● **Aim of the task**: Beneath this instruction is a block of data; output from it exactly the lines that run from the one containing "[metrics by stage]" through the one containing "dfrtp_1 0.41, inv_1", inclusive.

Dataset entries
☆ ☆ ☆ ☆

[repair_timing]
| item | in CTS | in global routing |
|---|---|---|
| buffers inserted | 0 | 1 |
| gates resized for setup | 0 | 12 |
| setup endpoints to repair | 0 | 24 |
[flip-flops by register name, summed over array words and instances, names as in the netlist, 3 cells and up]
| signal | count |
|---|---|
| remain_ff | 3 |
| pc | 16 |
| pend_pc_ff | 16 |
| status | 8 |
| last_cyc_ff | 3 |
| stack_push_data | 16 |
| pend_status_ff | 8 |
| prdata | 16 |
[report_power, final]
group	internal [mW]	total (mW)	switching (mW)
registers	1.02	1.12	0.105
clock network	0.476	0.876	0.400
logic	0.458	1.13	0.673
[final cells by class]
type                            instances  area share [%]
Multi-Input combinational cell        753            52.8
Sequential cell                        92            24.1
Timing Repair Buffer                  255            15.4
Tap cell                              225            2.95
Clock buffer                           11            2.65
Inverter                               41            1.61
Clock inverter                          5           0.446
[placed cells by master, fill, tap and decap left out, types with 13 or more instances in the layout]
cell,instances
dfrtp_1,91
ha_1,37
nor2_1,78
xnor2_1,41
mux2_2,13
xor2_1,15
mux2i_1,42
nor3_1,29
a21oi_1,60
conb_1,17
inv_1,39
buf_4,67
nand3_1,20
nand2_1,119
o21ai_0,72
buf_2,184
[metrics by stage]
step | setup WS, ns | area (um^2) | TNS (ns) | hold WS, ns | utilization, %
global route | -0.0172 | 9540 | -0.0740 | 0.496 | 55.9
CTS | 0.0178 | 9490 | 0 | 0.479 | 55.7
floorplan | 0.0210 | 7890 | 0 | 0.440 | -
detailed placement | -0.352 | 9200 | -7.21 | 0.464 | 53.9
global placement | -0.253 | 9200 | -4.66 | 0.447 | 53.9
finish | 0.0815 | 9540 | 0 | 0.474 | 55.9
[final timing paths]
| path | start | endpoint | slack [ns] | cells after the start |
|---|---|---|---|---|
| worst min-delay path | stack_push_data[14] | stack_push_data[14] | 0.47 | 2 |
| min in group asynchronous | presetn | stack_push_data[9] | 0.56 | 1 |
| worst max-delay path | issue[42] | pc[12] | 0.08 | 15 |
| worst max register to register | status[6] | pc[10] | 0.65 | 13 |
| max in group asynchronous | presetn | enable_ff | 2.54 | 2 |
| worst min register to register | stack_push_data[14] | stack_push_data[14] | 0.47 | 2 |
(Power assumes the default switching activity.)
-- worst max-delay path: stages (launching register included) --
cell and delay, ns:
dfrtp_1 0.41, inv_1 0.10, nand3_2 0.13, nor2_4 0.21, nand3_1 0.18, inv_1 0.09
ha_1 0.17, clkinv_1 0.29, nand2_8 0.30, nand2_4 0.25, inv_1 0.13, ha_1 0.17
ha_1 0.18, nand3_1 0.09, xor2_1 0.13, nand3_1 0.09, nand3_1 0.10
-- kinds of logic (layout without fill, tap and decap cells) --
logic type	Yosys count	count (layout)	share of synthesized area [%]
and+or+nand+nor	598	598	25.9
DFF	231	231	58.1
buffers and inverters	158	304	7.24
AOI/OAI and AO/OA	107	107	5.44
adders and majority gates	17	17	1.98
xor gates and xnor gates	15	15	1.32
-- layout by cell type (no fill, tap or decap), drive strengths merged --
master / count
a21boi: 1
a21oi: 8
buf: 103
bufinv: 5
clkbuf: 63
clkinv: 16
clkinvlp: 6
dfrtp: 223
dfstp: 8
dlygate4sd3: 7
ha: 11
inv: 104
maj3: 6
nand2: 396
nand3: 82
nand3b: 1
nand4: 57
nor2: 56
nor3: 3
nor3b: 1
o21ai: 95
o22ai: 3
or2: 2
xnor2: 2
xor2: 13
File: src/core/tcs_pkg.sv
// Package for the thyristor current switch-over logic: constants and carrier types.
// Assumes a 40 MHz clock; setpoints are signed fixed-point words with 1.0 = 16'h1000.
package tcs_pkg;

  // Clock and timing
  localparam int unsigned CLK_HZ              = 40000000;
  localparam int unsigned SAMPLE_INTERVAL_MS  = 0;     // Sampling interval setting default
  localparam int unsigned ZERO_TORQUE_TIME_MS = 2000;  // Zero-torque monitoring time default
  localparam int unsigned MS_CYCLES           = CLK_HZ / 1000;
  localparam int unsigned ZERO_TORQUE_CYCLES  = ZERO_TORQUE_TIME_MS * MS_CYCLES;

  // Register bus map (word offsets are byte addresses / 4)
  localparam logic [3:0] REG_CTRL      = 4'h0;  // Bit0 switch on, bit1 acknowledge, bit2 test mode, bit3 suppress
  localparam logic [3:0] REG_CMD       = 4'h1;  // Bit0 on1, bit1 off1, bit2 on2, bit3 off2
  localparam logic [3:0] REG_INHIB1    = 4'h2;
  localparam logic [3:0] REG_INHIB2    = 4'h3;
  localparam logic [3:0] REG_SUPPRESS  = 4'h4;
  localparam logic [3:0] REG_FEN1      = 4'h5;
  localparam logic [3:0] REG_FEN2      = 4'h6;
  localparam logic [3:0] REG_HWEN      = 4'h7;
  localparam logic [3:0] REG_THRESH    = 4'h8;
  localparam logic [3:0] REG_STOPST    = 4'h9;
  localparam logic [3:0] REG_SAMPLE    = 4'ha;  // Interval in ms
  localparam logic [3:0] REG_STATUS    = 4'hb;  // Read only: control word
  localparam logic [3:0] REG_FAULTS    = 4'hc;  // Read only: fault word two : fault word one
  localparam logic [3:0] REG_DIAG      = 4'hd;  // Read only: irq, next, present, previous

  // Reset values
  localparam logic [15:0] INHIB_RST    = 16'h0000;
  localparam logic [15:0] SUPPRESS_RST = 16'h067e;
  localparam logic [15:0] FEN_RST      = 16'hffff;
  localparam logic [15:0] HWEN_RST     = 16'hffff;
  localparam logic [15:0] THRESH_RST   = 16'h0029;  // About 0.01 in 1.0 = 16'h1000 scaling
  localparam logic [7:0]  STOPST_RST   = 8'h64;     // State one hundred
  localparam logic [15:0] SAMPLE_RST   = 16'h0000;

  // Control word bit positions (bit 1 of the word is index 0)
  localparam int unsigned CW_ON = 0;
  localparam int unsigned CW_PI = 1;
  localparam int unsigned CW_PS = 2;
  localparam int unsigned CW_CE = 3;
  localparam int unsigned CW_D1 = 4;
  localparam int unsigned CW_D2 = 5;
  localparam int unsigned CW_SC = 6;
  localparam int unsigned CW_TM = 7;
  localparam int unsigned CW_M0 = 8;
  localparam int unsigned CW_M1 = 9;
  localparam int unsigned CW_M2 = 10;

  // State numbers shown on the diagnostic outputs
  localparam logic [7:0] ST_NUM_OFF  = 8'h01;
  localparam logic [7:0] ST_NUM_WAIT = 8'h02;
  localparam logic [7:0] ST_NUM_RUN1 = 8'h0b;
  localparam logic [7:0] ST_NUM_RUN2 = 8'h0c;
  localparam logic [7:0] ST_NUM_FLT  = 8'h1e;
  localparam logic [7:0] ST_NUM_IDLE = 8'h01;
  localparam logic [7:0] ST_NUM_INH  = 8'h02;

  typedef enum {ST_OFF, ST_WAIT, ST_RUN1, ST_RUN2, ST_FAULT} tcs_state_t;

  // Neighbouring block inputs
  typedef struct packed {
    logic [15:0] alarm_word_one;
    logic [15:0] alarm_word_two;
    logic [15:0] hw_raw;
    logic [15:0] setpoint_one;
    logic [15:0] setpoint_two;
    logic [15:0] controller_setting_value;
  } tcs_in_t;

  // Diagnostic state numbers
  typedef struct packed {
    logic [7:0] irq;
    logic [7:0] next;
    logic [7:0] present;
    logic [7:0] prev;
  } tcs_diag_t;

endpackage : tcs_pkg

☆ ☆ ☆ ☆

● **Solution for this task**:
[metrics by stage]
step | setup WS, ns | area (um^2) | TNS (ns) | hold WS, ns | utilization, %
global route | -0.0172 | 9540 | -0.0740 | 0.496 | 55.9
CTS | 0.0178 | 9490 | 0 | 0.479 | 55.7
floorplan | 0.0210 | 7890 | 0 | 0.440 | -
detailed placement | -0.352 | 9200 | -7.21 | 0.464 | 53.9
global placement | -0.253 | 9200 | -4.66 | 0.447 | 53.9
finish | 0.0815 | 9540 | 0 | 0.474 | 55.9
[final timing paths]
| path | start | endpoint | slack [ns] | cells after the start |
|---|---|---|---|---|
| worst min-delay path | stack_push_data[14] | stack_push_data[14] | 0.47 | 2 |
| min in group asynchronous | presetn | stack_push_data[9] | 0.56 | 1 |
| worst max-delay path | issue[42] | pc[12] | 0.08 | 15 |
| worst max register to register | status[6] | pc[10] | 0.65 | 13 |
| max in group asynchronous | presetn | enable_ff | 2.54 | 2 |
| worst min register to register | stack_push_data[14] | stack_push_data[14] | 0.47 | 2 |
(Power assumes the default switching activity.)
-- worst max-delay path: stages (launching register included) --
cell and delay, ns:
dfrtp_1 0.41, inv_1 0.10, nand3_2 0.13, nor2_4 0.21, nand3_1 0.18, inv_1 0.09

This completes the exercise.